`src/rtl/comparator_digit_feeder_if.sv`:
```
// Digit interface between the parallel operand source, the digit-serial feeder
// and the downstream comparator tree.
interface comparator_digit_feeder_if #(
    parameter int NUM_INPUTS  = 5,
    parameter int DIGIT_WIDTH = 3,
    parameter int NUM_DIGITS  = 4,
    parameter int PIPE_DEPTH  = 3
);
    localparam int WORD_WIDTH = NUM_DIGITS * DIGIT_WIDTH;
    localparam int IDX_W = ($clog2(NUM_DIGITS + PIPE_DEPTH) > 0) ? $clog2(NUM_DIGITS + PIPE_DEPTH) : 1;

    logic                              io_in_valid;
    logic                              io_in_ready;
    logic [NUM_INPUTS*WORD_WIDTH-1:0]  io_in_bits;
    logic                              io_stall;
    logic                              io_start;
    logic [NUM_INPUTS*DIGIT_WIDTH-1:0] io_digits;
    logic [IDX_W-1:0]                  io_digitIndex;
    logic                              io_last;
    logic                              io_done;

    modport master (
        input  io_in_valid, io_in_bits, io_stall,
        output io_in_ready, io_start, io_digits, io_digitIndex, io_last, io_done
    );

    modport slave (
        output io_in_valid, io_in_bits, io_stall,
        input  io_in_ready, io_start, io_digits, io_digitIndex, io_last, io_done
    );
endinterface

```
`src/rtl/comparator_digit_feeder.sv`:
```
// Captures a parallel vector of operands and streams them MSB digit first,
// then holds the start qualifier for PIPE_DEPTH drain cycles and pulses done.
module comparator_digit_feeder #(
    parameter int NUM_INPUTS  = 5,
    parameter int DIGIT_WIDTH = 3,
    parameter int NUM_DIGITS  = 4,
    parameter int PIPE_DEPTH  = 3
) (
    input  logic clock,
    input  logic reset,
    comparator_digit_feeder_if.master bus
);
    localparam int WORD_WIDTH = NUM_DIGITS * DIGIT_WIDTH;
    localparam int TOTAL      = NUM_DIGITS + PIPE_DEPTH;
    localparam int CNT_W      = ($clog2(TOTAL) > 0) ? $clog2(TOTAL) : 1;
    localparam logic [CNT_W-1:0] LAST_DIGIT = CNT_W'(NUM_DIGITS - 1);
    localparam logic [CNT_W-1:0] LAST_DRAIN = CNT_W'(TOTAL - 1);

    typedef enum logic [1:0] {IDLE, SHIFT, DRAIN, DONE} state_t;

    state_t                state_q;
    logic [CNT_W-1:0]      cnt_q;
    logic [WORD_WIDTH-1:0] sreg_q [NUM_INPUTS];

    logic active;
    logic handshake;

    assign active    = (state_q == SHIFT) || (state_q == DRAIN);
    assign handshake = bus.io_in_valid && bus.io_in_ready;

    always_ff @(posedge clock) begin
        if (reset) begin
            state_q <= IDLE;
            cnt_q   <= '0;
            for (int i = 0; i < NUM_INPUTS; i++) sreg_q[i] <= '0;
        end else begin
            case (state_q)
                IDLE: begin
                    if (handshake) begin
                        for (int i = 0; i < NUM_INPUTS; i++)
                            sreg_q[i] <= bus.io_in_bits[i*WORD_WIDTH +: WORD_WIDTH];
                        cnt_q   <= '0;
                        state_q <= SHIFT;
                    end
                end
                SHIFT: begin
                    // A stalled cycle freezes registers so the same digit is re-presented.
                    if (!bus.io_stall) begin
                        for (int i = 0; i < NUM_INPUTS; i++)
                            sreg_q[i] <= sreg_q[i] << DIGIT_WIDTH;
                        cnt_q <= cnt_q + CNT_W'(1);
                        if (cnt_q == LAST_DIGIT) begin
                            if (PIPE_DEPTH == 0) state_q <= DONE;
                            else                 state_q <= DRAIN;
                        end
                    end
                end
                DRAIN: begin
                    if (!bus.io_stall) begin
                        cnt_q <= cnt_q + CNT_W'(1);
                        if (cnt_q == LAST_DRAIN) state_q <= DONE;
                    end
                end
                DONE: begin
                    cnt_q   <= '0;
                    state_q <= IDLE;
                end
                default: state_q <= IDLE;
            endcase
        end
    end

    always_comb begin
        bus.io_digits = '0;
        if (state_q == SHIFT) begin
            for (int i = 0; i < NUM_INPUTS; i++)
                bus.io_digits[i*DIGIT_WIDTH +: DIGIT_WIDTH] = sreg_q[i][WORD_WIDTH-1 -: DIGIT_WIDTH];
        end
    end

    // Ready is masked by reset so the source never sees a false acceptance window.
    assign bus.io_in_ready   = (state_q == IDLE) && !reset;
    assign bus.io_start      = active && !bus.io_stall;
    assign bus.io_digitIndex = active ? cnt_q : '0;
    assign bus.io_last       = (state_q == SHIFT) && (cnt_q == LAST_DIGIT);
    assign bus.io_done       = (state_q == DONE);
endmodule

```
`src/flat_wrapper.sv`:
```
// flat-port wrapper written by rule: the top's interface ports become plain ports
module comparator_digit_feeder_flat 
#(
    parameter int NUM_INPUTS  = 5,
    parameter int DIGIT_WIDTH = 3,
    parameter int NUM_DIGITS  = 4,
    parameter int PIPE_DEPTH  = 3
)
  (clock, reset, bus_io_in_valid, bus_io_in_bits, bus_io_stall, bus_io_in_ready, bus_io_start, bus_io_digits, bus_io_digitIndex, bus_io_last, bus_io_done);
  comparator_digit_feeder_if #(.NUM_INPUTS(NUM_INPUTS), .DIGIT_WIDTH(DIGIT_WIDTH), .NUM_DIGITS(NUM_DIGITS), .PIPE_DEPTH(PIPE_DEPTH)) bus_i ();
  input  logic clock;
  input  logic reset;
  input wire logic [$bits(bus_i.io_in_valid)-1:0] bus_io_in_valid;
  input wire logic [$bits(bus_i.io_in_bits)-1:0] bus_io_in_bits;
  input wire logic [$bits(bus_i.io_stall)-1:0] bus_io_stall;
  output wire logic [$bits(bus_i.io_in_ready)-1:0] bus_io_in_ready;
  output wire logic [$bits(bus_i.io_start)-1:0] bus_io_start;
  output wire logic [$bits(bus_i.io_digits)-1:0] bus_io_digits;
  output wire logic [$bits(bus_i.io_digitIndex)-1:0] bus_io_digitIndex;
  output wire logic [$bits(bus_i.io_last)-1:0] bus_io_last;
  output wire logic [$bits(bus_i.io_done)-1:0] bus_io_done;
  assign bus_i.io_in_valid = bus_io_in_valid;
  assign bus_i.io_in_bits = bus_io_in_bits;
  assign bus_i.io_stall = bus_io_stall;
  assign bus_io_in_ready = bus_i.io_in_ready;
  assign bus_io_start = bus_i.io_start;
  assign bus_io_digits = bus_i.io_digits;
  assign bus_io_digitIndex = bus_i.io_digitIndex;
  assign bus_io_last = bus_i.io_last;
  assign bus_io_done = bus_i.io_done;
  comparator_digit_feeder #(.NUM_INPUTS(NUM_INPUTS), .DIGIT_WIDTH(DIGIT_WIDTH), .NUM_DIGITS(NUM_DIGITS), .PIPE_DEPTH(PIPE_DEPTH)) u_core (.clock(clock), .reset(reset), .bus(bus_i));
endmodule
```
——
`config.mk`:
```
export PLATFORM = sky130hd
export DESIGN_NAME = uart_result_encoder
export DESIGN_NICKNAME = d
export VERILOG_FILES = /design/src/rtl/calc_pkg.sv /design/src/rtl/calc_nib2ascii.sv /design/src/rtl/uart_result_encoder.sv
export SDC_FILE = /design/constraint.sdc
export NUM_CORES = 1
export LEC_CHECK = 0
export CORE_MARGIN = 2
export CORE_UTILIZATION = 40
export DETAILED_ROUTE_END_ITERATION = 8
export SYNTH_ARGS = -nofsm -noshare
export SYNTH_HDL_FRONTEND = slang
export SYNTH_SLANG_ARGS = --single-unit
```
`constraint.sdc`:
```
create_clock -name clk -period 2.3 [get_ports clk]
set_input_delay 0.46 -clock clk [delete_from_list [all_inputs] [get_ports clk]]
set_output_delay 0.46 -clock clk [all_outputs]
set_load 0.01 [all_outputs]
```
——
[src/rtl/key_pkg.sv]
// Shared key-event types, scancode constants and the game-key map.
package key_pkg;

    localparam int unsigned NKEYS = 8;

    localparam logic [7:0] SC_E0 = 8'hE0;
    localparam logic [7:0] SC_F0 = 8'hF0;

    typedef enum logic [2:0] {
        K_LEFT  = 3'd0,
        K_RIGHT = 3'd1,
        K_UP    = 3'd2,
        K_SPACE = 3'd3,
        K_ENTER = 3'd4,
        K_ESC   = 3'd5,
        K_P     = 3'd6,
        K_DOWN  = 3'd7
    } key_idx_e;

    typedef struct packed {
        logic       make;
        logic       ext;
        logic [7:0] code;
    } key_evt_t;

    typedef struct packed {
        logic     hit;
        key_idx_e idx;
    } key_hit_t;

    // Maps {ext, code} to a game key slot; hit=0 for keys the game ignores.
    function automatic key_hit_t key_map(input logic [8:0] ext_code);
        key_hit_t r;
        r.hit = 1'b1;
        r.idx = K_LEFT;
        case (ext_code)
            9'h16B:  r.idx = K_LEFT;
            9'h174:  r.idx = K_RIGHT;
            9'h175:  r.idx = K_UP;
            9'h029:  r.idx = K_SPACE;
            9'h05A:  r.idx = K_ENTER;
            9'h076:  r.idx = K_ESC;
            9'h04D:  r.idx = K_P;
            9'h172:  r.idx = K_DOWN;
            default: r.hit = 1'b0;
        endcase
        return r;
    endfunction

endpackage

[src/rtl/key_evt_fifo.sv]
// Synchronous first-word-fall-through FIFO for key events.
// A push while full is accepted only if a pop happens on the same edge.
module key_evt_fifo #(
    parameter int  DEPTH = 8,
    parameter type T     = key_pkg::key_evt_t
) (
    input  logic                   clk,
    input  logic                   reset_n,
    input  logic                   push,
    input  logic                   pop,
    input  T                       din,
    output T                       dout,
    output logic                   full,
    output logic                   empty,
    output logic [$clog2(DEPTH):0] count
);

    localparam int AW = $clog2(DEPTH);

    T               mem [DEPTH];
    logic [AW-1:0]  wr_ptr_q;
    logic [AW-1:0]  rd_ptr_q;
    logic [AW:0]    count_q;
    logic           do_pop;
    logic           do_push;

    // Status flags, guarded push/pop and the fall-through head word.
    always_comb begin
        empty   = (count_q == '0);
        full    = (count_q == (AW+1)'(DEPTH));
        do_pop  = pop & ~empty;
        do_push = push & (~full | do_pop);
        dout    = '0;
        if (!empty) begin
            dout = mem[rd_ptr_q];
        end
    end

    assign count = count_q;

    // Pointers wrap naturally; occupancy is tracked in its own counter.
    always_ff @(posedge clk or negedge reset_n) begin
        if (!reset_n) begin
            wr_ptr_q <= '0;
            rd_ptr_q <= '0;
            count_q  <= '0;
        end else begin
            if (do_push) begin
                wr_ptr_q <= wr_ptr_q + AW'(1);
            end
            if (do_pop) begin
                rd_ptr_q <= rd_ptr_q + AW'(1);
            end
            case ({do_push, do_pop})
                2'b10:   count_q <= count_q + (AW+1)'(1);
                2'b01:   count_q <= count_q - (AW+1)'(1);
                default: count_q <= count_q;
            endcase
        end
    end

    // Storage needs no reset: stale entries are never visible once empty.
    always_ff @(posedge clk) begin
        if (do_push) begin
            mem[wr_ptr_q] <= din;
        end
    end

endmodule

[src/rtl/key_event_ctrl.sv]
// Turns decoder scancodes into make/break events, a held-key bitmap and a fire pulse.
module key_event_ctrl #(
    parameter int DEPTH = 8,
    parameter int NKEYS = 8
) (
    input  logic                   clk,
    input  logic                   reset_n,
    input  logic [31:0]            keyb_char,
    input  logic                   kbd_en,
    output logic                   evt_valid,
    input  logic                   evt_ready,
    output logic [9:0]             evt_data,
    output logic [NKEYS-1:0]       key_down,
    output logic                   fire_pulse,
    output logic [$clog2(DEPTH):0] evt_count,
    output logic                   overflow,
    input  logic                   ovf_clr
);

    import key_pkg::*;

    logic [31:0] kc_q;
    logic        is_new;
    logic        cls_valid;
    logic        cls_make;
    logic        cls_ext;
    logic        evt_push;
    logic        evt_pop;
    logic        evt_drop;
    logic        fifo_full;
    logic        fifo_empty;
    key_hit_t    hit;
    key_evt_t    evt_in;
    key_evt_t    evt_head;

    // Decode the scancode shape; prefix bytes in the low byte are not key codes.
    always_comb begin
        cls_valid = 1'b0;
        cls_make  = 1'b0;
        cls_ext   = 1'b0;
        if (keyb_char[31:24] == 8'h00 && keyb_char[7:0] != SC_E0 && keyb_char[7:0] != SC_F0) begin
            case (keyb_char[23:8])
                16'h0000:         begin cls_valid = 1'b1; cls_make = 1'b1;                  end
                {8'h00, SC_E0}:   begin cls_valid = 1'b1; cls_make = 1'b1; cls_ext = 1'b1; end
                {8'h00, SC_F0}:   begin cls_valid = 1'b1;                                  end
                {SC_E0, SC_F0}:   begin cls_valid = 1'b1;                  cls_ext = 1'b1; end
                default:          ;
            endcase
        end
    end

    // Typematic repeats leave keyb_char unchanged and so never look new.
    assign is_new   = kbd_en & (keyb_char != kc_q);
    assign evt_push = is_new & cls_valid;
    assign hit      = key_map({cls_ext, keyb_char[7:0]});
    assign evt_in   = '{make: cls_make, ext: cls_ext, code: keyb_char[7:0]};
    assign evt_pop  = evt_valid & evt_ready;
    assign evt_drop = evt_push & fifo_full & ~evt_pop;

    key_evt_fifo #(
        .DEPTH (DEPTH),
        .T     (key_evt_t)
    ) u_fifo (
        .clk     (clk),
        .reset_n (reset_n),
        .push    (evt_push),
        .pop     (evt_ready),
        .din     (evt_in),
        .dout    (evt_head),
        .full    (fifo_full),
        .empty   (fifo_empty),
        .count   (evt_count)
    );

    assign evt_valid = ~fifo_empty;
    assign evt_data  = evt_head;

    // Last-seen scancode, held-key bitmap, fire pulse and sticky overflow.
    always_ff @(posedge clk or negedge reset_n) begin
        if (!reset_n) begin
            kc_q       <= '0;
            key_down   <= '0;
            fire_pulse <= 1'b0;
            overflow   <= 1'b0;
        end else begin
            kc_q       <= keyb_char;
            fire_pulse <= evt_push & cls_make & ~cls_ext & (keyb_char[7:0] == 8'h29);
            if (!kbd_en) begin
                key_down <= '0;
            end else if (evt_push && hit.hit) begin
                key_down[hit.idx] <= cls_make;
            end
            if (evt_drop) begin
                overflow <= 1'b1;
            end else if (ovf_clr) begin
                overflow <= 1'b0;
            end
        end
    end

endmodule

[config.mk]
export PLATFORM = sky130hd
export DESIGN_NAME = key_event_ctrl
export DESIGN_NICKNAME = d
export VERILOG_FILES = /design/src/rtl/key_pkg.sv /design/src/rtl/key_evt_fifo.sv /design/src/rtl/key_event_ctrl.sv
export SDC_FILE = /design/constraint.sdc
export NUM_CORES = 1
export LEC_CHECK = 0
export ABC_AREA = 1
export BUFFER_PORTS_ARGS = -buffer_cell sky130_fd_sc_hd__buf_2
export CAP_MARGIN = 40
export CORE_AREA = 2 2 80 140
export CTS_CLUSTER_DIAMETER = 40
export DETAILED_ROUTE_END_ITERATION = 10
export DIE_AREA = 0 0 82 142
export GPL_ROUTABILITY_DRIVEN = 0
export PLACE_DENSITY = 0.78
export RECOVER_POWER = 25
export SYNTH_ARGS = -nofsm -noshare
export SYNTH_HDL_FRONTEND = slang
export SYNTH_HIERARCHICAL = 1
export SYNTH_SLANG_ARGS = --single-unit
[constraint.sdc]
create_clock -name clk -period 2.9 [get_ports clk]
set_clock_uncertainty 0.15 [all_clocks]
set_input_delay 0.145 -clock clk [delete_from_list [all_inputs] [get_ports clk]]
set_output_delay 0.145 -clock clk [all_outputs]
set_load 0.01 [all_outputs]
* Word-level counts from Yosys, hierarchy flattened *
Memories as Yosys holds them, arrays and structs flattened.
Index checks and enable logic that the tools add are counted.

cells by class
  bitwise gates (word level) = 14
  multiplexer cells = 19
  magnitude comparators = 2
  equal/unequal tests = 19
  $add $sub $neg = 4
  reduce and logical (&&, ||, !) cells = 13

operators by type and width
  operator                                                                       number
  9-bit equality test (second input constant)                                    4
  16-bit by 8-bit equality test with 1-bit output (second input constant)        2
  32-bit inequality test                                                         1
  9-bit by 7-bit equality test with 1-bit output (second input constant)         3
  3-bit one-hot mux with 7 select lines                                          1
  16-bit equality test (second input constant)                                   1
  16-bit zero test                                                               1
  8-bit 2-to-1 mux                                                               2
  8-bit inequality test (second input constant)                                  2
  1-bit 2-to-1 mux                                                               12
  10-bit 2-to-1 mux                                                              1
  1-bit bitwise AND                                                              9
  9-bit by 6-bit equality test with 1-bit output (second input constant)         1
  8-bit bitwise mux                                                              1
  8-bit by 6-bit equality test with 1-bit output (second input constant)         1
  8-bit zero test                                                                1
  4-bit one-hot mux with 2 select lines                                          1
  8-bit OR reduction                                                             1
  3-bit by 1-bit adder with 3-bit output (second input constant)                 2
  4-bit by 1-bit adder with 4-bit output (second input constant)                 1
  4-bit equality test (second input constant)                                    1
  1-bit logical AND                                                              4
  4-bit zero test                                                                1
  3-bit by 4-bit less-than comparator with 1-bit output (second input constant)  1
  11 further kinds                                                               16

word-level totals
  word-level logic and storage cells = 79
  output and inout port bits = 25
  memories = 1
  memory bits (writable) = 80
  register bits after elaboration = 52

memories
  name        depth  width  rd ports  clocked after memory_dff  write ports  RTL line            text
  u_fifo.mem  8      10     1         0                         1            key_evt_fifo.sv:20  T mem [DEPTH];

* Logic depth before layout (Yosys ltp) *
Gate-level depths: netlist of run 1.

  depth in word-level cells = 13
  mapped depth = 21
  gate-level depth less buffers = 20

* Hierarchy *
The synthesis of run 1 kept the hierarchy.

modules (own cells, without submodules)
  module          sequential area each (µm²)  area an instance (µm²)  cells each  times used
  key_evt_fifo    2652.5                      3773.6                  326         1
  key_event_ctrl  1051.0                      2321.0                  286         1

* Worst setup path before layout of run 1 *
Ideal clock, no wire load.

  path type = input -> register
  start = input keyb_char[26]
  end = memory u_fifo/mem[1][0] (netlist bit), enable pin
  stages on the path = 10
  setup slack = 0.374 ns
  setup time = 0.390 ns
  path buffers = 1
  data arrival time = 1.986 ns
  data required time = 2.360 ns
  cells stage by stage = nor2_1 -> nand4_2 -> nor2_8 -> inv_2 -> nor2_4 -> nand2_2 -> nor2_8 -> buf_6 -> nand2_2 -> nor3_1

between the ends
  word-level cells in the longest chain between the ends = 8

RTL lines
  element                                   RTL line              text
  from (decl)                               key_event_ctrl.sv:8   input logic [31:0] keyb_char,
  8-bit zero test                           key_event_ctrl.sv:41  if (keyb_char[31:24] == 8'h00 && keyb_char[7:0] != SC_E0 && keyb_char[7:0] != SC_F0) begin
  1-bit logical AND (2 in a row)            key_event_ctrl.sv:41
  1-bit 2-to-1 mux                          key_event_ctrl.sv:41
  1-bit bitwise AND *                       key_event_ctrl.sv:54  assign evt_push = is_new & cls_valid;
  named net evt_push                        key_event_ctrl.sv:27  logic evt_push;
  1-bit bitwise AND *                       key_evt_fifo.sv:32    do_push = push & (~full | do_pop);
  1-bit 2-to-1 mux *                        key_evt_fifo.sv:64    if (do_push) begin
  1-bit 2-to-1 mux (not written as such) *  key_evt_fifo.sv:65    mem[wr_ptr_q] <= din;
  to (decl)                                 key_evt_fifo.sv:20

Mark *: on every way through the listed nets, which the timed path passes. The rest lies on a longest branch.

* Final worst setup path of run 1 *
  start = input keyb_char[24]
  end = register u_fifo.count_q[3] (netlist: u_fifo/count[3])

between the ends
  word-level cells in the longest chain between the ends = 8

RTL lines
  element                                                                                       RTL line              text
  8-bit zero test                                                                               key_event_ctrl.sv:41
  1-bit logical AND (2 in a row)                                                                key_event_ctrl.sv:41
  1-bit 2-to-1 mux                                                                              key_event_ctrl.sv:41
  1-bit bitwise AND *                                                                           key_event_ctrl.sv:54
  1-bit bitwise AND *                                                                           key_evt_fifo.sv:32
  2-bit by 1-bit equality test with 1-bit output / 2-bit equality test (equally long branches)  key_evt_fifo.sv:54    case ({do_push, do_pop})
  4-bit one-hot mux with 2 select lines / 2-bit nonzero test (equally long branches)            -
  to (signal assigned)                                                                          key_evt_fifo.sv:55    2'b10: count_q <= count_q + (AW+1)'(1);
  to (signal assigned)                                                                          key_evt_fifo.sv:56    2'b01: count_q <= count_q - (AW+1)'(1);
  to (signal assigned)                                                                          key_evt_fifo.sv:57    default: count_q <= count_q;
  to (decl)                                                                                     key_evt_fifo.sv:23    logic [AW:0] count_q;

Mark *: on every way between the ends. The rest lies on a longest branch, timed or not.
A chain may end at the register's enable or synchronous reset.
——
What is required
Above are the records. Print exactly, and only, the lines from the line with "8-bit OR reduction" to the line with "clocked after memory_dff", both inclusive.

Exercise response
  8-bit OR reduction                                                             1
  3-bit by 1-bit adder with 3-bit output (second input constant)                 2
  4-bit by 1-bit adder with 4-bit output (second input constant)                 1
  4-bit equality test (second input constant)                                    1
  1-bit logical AND                                                              4
  4-bit zero test                                                                1
  3-bit by 4-bit less-than comparator with 1-bit output (second input constant)  1
  11 further kinds                                                               16

word-level totals
  word-level logic and storage cells = 79
  output and inout port bits = 25
  memories = 1
  memory bits (writable) = 80
  register bits after elaboration = 52

memories
  name        depth  width  rd ports  clocked after memory_dff  write ports  RTL line            text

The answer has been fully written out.